Four Indicators of Marital Demise

This weekend, I mentioned in my message some fascinating research done by Dr. John Gottman on the subject of marriage. In his years of studying hundreds of marriages, he has gained some really helpful insights. Gottman states that he can observe a married couple interacting for a few minutes and determine with 91% accuracy whether that marriage will last.

How can he be so accurate? In his research, he discovered four particular types of negative interaction between husband and wife that consistently surfaced. These are so lethal that he refers to them as the “Four Horseman of the Apocalypse”.

What are these four indicators? The first is Criticism. Gottman points out that criticism is different than complaining. A complaint specifically addresses a particular behavior. A criticism on the other hand  is more global and carries with it the message, “What’s wrong with you, you idiot?” 

Having criticism in our marriage doesn’t signal inevitable divorce but it does open the door for the second indicator: Contempt. Contempt is fueled by long-simmering negative thoughts about your spouse. Common symptoms of  include sarcasm, cynicism, eye-rolling, name calling, mockery and hostile humor. Gottman points out that contempt is poisonous to a marriage because it conveys disgust. There is little hope for reconciliation when one spouse feels disgust toward or from the other.

The third indicator is Defensiveness. When receiving criticism and contempt, it is natural to feel defensive. But, as Gottman points out, that defensiveness rarely has the desired effect because it is simply a way of putting blame on your spouse, which only escalates the conflict.

The fourth indicator is Stonewalling.  No eye contact, no engagement in the conversation. The person just shuts down. It is a defense mechanism that ends all dialog. Conflicts end up being driven deep and remain unresolved. All four of these “horsemen” play off each other to create a marriage that, over time, can become impervious to genuine reconciliation.

So what are we to do with this information?

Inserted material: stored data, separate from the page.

--- config.mk ---
export PLATFORM = sky130hd
export DESIGN_NAME = interrupt_tx
export DESIGN_NICKNAME = d
export VERILOG_FILES = /design/src/coproc_pkg.sv /design/src/interrupt_tx.sv
export SDC_FILE = /design/constraint.sdc
export NUM_CORES = 1
export LEC_CHECK = 0
export ABC_AREA = 1
export ABC_CLOCK_PERIOD_IN_PS = 1960
export BUFFER_PORTS_ARGS = -buffer_cell sky130_fd_sc_hd__clkbuf_2
export CORE_AREA = 2 2 43 45
export DETAILED_ROUTE_END_ITERATION = 10
export DIE_AREA = 0 0 45 47
export GPL_TIMING_DRIVEN = 0
export PLACE_DENSITY_LB_ADDON = 0.08
export SYNTH_ARGS = -nofsm -noshare
export SYNTH_HDL_FRONTEND = slang
export SYNTH_SLANG_ARGS = --single-unit
--- constraint.sdc ---
create_clock -name i_clk -period 1.96 [get_ports i_clk]
set_input_delay 0.098 -clock i_clk [delete_from_list [all_inputs] [get_ports i_clk]]
set_output_delay 0.098 -clock i_clk [all_outputs]
set_load 0.02 [all_outputs]
--- src/coproc_pkg.sv ---
// Shared widths and encodings; a slot holds one field element and the header fits in one element
package coproc_pkg;

  localparam int FE_BITS        = 16;
  localparam int SLOT_ADDR_BITS = 8;
  localparam int INST_ADDR_BITS = 8;
  localparam int INST_BITS      = 28;

  typedef logic [FE_BITS-1:0]        fe_t;
  typedef logic [SLOT_ADDR_BITS-1:0] slot_addr_t;
  typedef logic [INST_ADDR_BITS-1:0] inst_addr_t;
  typedef logic [INST_BITS-1:0]      inst_t;

  // Instruction word is {opcode, a, b, c}
  localparam int OP_BITS    = 4;
  localparam int FIELD_BITS = 8;
  localparam int OP_LSB     = 24;
  localparam int A_LSB      = 16;
  localparam int B_LSB      = 8;
  localparam int C_LSB      = 0;

  // Interrupt header word {tag, count}
  localparam int HDR_TAG_LSB = 8;
  localparam int HDR_CNT_LSB = 0;

  // Unlisted codes decode as NOOP_WAIT
  typedef enum logic [OP_BITS-1:0] {
    NOOP_WAIT      = 4'd0,
    COPY_REG       = 4'd1,
    ADD_ELEMENT    = 4'd2,
    SUB_ELEMENT    = 4'd3,
    MUL_ELEMENT    = 4'd4,
    SEND_INTERRUPT = 4'd5
  } opcode_e;

  typedef enum logic [1:0] {
    ALU_ADD,
    ALU_SUB,
    ALU_MUL
  } alu_op_e;

  typedef enum logic [2:0] {
    S_IDLE,
    S_FETCH,     // Waiting for the instruction word
    S_RD_A,
    S_RD_B,
    S_ALU,
    S_HDR,       // Offering the interrupt header
    S_SEND_RD,
    S_SEND_OUT
  } seq_state_e;

endpackage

For one thing, we obviously need to diligently guard our relationships from any of these creeping in to wreak havoc. Secondly, if we realize that some of these things are recurring patterns, we need to get help. There are several marriage resources at Christ Community that might be a helpful next step for you in your marriage. Call Deanne Helmboldt at church if you think a next step like this is needed.

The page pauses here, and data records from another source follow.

[config.mk]
export PLATFORM = sky130hd
export DESIGN_NAME = inst_sequencer
export DESIGN_NICKNAME = d
export VERILOG_FILES = /design/src/coproc_pkg.sv /design/src/inst_sequencer.sv
export SDC_FILE = /design/constraint.sdc
export NUM_CORES = 1
export LEC_CHECK = 0
export BUFFER_PORTS_ARGS = -buffer_cell sky130_fd_sc_hd__buf_2
export CAP_MARGIN = 20
export CORE_UTILIZATION = 45
export DETAILED_ROUTE_END_ITERATION = 10
export PLACE_DENSITY = 0.71
export SLEW_MARGIN = 0
export SYNTH_ARGS = -nofsm -noshare
export SYNTH_HDL_FRONTEND = slang
export SYNTH_SLANG_ARGS = --single-unit
[constraint.sdc]
create_clock -name i_clk -period 9.35 [get_ports i_clk]
set_input_delay 0.935 -clock i_clk [delete_from_list [all_inputs] [get_ports i_clk]]
set_output_delay 0.935 -clock i_clk [all_outputs]
set_load 0.02 [all_outputs]
[src/coproc_pkg.sv]
// Shared widths and encodings; a slot holds one field element and the header fits in one element
package coproc_pkg;

  localparam int FE_BITS        = 16;
  localparam int SLOT_ADDR_BITS = 8;
  localparam int INST_ADDR_BITS = 8;
  localparam int INST_BITS      = 28;

  typedef logic [FE_BITS-1:0]        fe_t;
  typedef logic [SLOT_ADDR_BITS-1:0] slot_addr_t;
  typedef logic [INST_ADDR_BITS-1:0] inst_addr_t;
  typedef logic [INST_BITS-1:0]      inst_t;

  // Instruction word is {opcode, a, b, c}
  localparam int OP_BITS    = 4;
  localparam int FIELD_BITS = 8;
  localparam int OP_LSB     = 24;
  localparam int A_LSB      = 16;
  localparam int B_LSB      = 8;
  localparam int C_LSB      = 0;

  // Interrupt header word {tag, count}
  localparam int HDR_TAG_LSB = 8;
  localparam int HDR_CNT_LSB = 0;

  // Unlisted codes decode as NOOP_WAIT
  typedef enum logic [OP_BITS-1:0] {
    NOOP_WAIT      = 4'd0,
    COPY_REG       = 4'd1,
    ADD_ELEMENT    = 4'd2,
    SUB_ELEMENT    = 4'd3,
    MUL_ELEMENT    = 4'd4,
    SEND_INTERRUPT = 4'd5
  } opcode_e;

  typedef enum logic [1:0] {
    ALU_ADD,
    ALU_SUB,
    ALU_MUL
  } alu_op_e;

  typedef enum logic [2:0] {
    S_IDLE,
    S_FETCH,     // Waiting for the instruction word
    S_RD_A,
    S_RD_B,
    S_ALU,
    S_HDR,       // Offering the interrupt header
    S_SEND_RD,
    S_SEND_OUT
  } seq_state_e;

endpackage

[src/inst_sequencer.sv]
// One instruction in flight, i_start is only taken in idle and interrupt words wait for i_tx_full low
module inst_sequencer
  import coproc_pkg::*;
(
  input  logic       i_clk,
  input  logic       i_rst,
  input  logic       i_start,
  input  inst_addr_t i_start_pt,
  output logic       o_busy,
  output logic       o_fetch_req,
  output logic       o_jump,
  output inst_addr_t o_jump_pt,
  input  logic       i_inst_val,
  input  inst_t      i_inst,
  output logic       o_rd_en,
  output slot_addr_t o_rd_addr,
  input  logic       i_rd_val,
  input  fe_t        i_rd_dat,
  output logic       o_wr_en,
  output slot_addr_t o_wr_addr,
  output fe_t        o_wr_dat,
  output logic       o_alu_go,
  output alu_op_e    o_alu_op,
  output fe_t        o_alu_a,
  output fe_t        o_alu_b,
  input  logic       i_alu_done,
  input  fe_t        i_alu_res,
  output logic       o_word_val,
  output fe_t        o_word,
  output logic       o_word_sop,
  output logic       o_word_eop,
  input  logic       i_tx_full
);

  seq_state_e            state;
  inst_t                 inst_q;
  opcode_e               new_op, cur_op;
  slot_addr_t            fld_b, fld_c;
  fe_t                   hdr, word_q;
  slot_addr_t            send_ptr;
  logic [FIELD_BITS-1:0] send_cnt;  // Slots still to send

  assign new_op = opcode_e'(i_inst[OP_LSB +: OP_BITS]);
  assign cur_op = opcode_e'(inst_q[OP_LSB +: OP_BITS]);
  assign fld_b  = inst_q[B_LSB +: FIELD_BITS];
  assign fld_c  = inst_q[C_LSB +: FIELD_BITS];

  always_comb begin
    hdr = '0;
    hdr[HDR_TAG_LSB +: FIELD_BITS] = fld_b;
    hdr[HDR_CNT_LSB +: FIELD_BITS] = fld_c;
  end

  assign o_busy     = (state != S_IDLE);
  assign o_word_val = (state == S_HDR || state == S_SEND_OUT) && !i_tx_full;
  assign o_word     = (state == S_HDR) ? hdr : word_q;
  assign o_word_sop = (state == S_HDR);
  assign o_word_eop = (state == S_HDR) ? (fld_c == '0) : (send_cnt == 1);

  // Current instruction is finished, ask for the one after it
  task automatic next_inst();
    o_fetch_req <= 1'b1;
    o_jump      <= 1'b0;
    state       <= S_FETCH;
  endtask

  always_ff @(posedge i_clk) begin
    if (i_rst) begin
      state       <= S_IDLE;
      o_fetch_req <= 1'b0;
      o_jump      <= 1'b0;
      o_rd_en     <= 1'b0;
      o_wr_en     <= 1'b0;
      o_alu_go    <= 1'b0;
      send_cnt    <= '0;
      send_ptr    <= '0;
    end else begin
      o_fetch_req <= 1'b0;
      o_rd_en     <= 1'b0;
      o_wr_en     <= 1'b0;
      o_alu_go    <= 1'b0;
      case (state)
        S_IDLE: begin
          if (i_start) begin
            o_fetch_req <= 1'b1;
            o_jump      <= 1'b1;
            o_jump_pt   <= i_start_pt;
            state       <= S_FETCH;
          end
        end
        S_FETCH: begin
          if (i_inst_val) begin
            inst_q    <= i_inst;
            o_rd_addr <= i_inst[A_LSB +: FIELD_BITS];
            send_ptr  <= i_inst[A_LSB +: FIELD_BITS];
            send_cnt  <= i_inst[C_LSB +: FIELD_BITS];
            case (new_op)
              COPY_REG, ADD_ELEMENT, SUB_ELEMENT, MUL_ELEMENT: begin
                o_rd_en <= 1'b1;
                state   <= S_RD_A;
              end
              SEND_INTERRUPT: state <= S_HDR;
              default: state <= S_IDLE;  // NOOP_WAIT halts until next start
            endcase
          end
        end
        S_RD_A: begin
          if (i_rd_val) begin
            o_alu_a <= i_rd_dat;
            if (cur_op == COPY_REG) begin
              o_wr_en   <= 1'b1;
              o_wr_addr <= fld_b;
              o_wr_dat  <= i_rd_dat;
              next_inst();
            end else begin
              o_rd_en   <= 1'b1;
              o_rd_addr <= fld_b;
              state     <= S_RD_B;
            end
          end
        end
        S_RD_B: begin
          if (i_rd_val) begin
            o_alu_go <= 1'b1;
            o_alu_b  <= i_rd_dat;
            o_alu_op <= (cur_op == ADD_ELEMENT) ? ALU_ADD :
                        (cur_op == SUB_ELEMENT) ? ALU_SUB : ALU_MUL;
            state    <= S_ALU;
          end
        end
        S_ALU: begin
          if (i_alu_done) begin
            o_wr_en   <= 1'b1;
            o_wr_addr <= fld_c;
            o_wr_dat  <= i_alu_res;
            next_inst();
          end
        end
        S_HDR: begin
          if (o_word_val) begin
            if (send_cnt == '0) begin
              next_inst();
            end else begin
              o_rd_en   <= 1'b1;
              o_rd_addr <= send_ptr;
              state     <= S_SEND_RD;
            end
          end
        end
        S_SEND_RD: begin
          if (i_rd_val) begin
            word_q   <= i_rd_dat;
            send_ptr <= send_ptr + 1'b1;
            state    <= S_SEND_OUT;
          end
        end
        S_SEND_OUT: begin
          if (o_word_val) begin
            send_cnt <= send_cnt - 1'b1;
            if (send_cnt == 1) begin
              next_inst();
            end else begin
              o_rd_en   <= 1'b1;
              o_rd_addr <= send_ptr;
              state     <= S_SEND_RD;
            end
          end
        end
        default: state <= S_IDLE;
      endcase
    end
  end

endmodule

==> summary.txt <==
Outcome
  • Status: finished, violations left
  • Violated checks: design-rule violations

Floorplan
  • Die area: 13,300 µm²
  • I/O pin count: 174
  • Chip Height: 115 µm
  • Core Area: 12,600 µm²
  • Row cnt: 41
  • Die extent in x: 115 µm
  • Starting Density: 46.0%

Timing
  • Crit share post-route: 36.3%
  • Final min period: 3.40 ns
  • Max transition margin: 39.3%
  • Final setup fails: 0
  • Clk_skew: 0.00534 ns
  • Final hold vios: 0
  • Max Freq: 294 MHz
  • Max-slew violations: 0
  • Final setup TNS: 0 ns
  • Actual slew at the worst max-slew pin: 0.910 ns
  • RSZ-0062 raised after global routing: no
  • Hold slack: 0.506 ns

Synthesis
  • Count of cell types in the netlist: 54
  • Syn nets: 521
  • Mapped Cells: 442
  • Synth Warn #: 0
  • Syn avg cell area: 13.1 µm²
  • Most common cell in the netlist: edfxtp_1
  • Seq cells post-synth: 134
  • Main area contributors after synthesis: edfxtp_1 57%, dfxtp_1 8.3%, mux2_2 6.4%, nand2_1 3.0%, o21ai_0 2.2%
  • Post-synth top area cell: edfxtp_1
  • Sequential share of the synthesized area: 65.4%
  • Post-Synthesis Cell Area: 5780 µm²
  • Synth top area share: 57.1%
  • Synth async-reset ratio: 0%
  • EDFF count, synth: 110
  • Synth Flop Type: edfxtp_1
  • Post-synth top cells: 110 x edfxtp_1, 46 x nand2_1, 33 x mux2_2

Setup path
  • CP Capture Type: output pin
  • CP Data Required Time: 8.42 ns
  • Crit-path max FO: 22
  • Crit path DAT: 2.46 ns
  • R2R setup slack: 6.78 ns
  • CP cell instances: inv_1 -> nand3_2 -> inv_2 -> mux2_1 -> buf_2
  • Buf/Inv on CP: 3
  • R2R depth: 4
  • RR Endpoint: o_rd_addr[7]
  • Top Family by Delay on Critical Path: flip-flops
  • CP startpoint kind: flip-flop
  • Crit Path Class: flip-flop to output pin
  • Worst r2r src: state[1]
  • Slowest Stage Delay on Critical Path: 0.77 ns
  • Crit-path slowest cell: dfxtp_1

Clock network
  • # clock sinks: 134
  • Cells resized by post-CTS repair: 0
  • Clock Path Buffers: 2
  • CTS Hold Buffers Added: 0
  • Clk Latency, worst-skew pair: 0.42 ns
  • CTS H-tree lvls: 4
  • Post-CTS setup buffers: 0
  • CTS root buf: clkbuf_16
  • Clk slew on worst S/H paths: 0.06 ns
  • CTS buffer count: 17
  • CTS tree: done

Finish
  • Layout Nets: 698
  • Fin util: 58.9%
  • Fillcell total: 988
  • Share of cells above drive strength 1: 40.7%
  • Diodes inserted: 0
  • Register Area: 3780 µm²
  • Post-Layout Inst Area: 7410 µm²
  • P&R area growth vs syn: 28.0%
  • Area of the multi-input gates: 1890 µm²

Drt
  • Routed Antenna Nets: 0
  • Drt drc: 4
  • Routed WL per cell: 17.9 µm
  • Routed WL: 14,400 µm
  • Total number of vias: 4,308
  • 1st-iter DRT viols: 326
  • Drt pass-1 iters: 8
  • Via density: 5.36

Global route
  • Initial antenna violation count: 0
  • GRT Overall Usage: 22.6%
  • First-pass GRT wire length: 21,900 µm
  • Vias in the first global route: 4,143
  • Largest net degree at the start of global routing: 43
  • Grt ovf: 0

Pwr
  • Pleak: 2.86 nW
  • Cell Pwr Density: 187 nW/µm²
  • Peak VDD IR: 0.104 mV

Worst hold path
  • Worst Hold Launch: send_cnt[7]
  • Hold path cells: 2
  • Hold endpoint: send_cnt[7]
  • Hold Crit Class: flip-flop to flip-flop

Placed design
  • Port Buf Inserts: 173
  • GPL Wtd Cong: 0.892
  • HPWL after DPL: 10,100 µm
  • Post-DP Area: 6850 µm²

Run
  • Number of max-cap violations: 0
-- where the power goes --
part / switching, W / internal [W] / leakage, nW
clock: 0.000257 / 0.000365 / 0.257
combinational: 0.0000583 / 0.0000400 / 1.42
sequential: 0.00000942 / 0.000658 / 1.19
total: 0.000325 / 0.00106 / 2.86
-- cell type report --
cell class / count / area share, %
Clock inverter: 15 / 1.79
Clock buffer: 17 / 5.74
Timing Repair Buffer: 181 / 12.5
Tap cell: 172 / 2.91
Sequential cell: 134 / 51.1
Inverter: 8 / 0.405
Multi-Input combinational cell: 277 / 25.6
-- logic make-up (layout without fill, tap and decap cells) --
group	count (synthesis)	after routing	synth area share (%)
compound gates	86	86	9.17
fa+ha+maj	4	4	0.865
buf+inv	31	221	2.31
flops	134	134	65.4
mux	53	53	10.1
simple gates	134	134	12.2
-- flip-flops by register name (all words and copies together), names as in the netlist --
register,count
state,3
o_wr_dat,16
o_alu_op,2
o_alu_go,1
o_jump_pt,8
send_cnt,8
o_jump,1
o_rd_en,1
inst_q,20
o_rd_addr,8
word_q,16
o_wr_en,1
o_fetch_req,1
o_alu_b,16
send_ptr,8
o_wr_addr,8
o_alu_a,16
-- how the worst max path moves through the flow --
stage	startpoint	to	slack, ns	depth (start not counted)
detailed placement	state[1]	o_word[7]	6.43	5
global placement	state[1]	o_word[7]	6.49	5
finish	state[1]	o_word[7]	5.95	5
CTS	state[1]	o_word[7]	5.97	5
global route	state[1]	o_word[7]	5.78	5
floorplan	i_rd_val	o_wr_addr[0]	5.98	4
-- layer usage --
metal / global-route usage [%] / up-vias / part of all wire [%]
li1: - / 2038 / -
met1: 28.2 / 2062 / 41
met2: 36.8 / 181 / 49
met3: 5.17 / 27 / 6.9
met4: 11.6 / 0 / 2.8
met5: 0 / - / 0
-- worst reg2reg max path, cell delays in order (launching register included) --
cell and delay [ns]:
dfxtp_1 0.77, nor2b_1 0.30, a32oi_1 0.12, or2_2 0.28
a21oi_1 0.73
-- metrics by stage --
| step | instances | setup WS (ns) | power, W |
|---|---|---|---|
| floorplan | 442 | 5.98 | 0.000735 |
| global placement | 772 | 6.49 | 0.000773 |
| detailed placement | 772 | 6.43 | 0.000777 |
| CTS | 804 | 5.97 | 0.00140 |
| global route | 804 | 5.78 | 0.00143 |
| finish | 804 | 5.95 | 0.00139 |
-- layout by cell type, fill, tap and decap left out, types with 2 or more instances in the layout --
cell type,netlist,layout
and3_1,5,5
nor2b_1,2,2
mux2_2,33,33
and2_0,2,2
nor3_1,13,10
edfxtp_1,110,110
o21ai_1,7,7
nor3b_1,5,4
inv_6,0,2
dfxtp_1,24,24
clkbuf_16,0,17
nor2_1,18,18
a31oi_1,4,4
inv_1,7,7
a311oi_1,4,4
nand2b_1,7,7
nand3b_1,2,2
clkinv_4,0,4
nand3_1,7,7
ha_1,4,4
nor4_1,8,7
a211oi_1,4,4
o21a_1,5,5
mux2_1,9,9
a32oi_1,2,2
a21o_1,4,4
and2_1,4,4
mux2i_1,11,11
nand4_1,4,4
nand2_1,46,46
o21ai_0,25,25
clkinv_1,0,2
clkinvlp_4,0,5
nor3_2,0,3
buf_4,2,8
buf_2,8,173
a21oi_1,22,22
Note: power is estimated with default switching activity, not from simulation.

One of things I’ve noticed over the years is the tendency to not get help until things are almost beyond repair. If we wait too long to fix a leaking roof, the damage will increase. If we wait too long to repair a cracked tooth, the pain only intensifies. The same thing is true in our marriages. If help is needed, sooner is better. Don’t be embarrassed. We all need some help in our marriages at various times in our lives.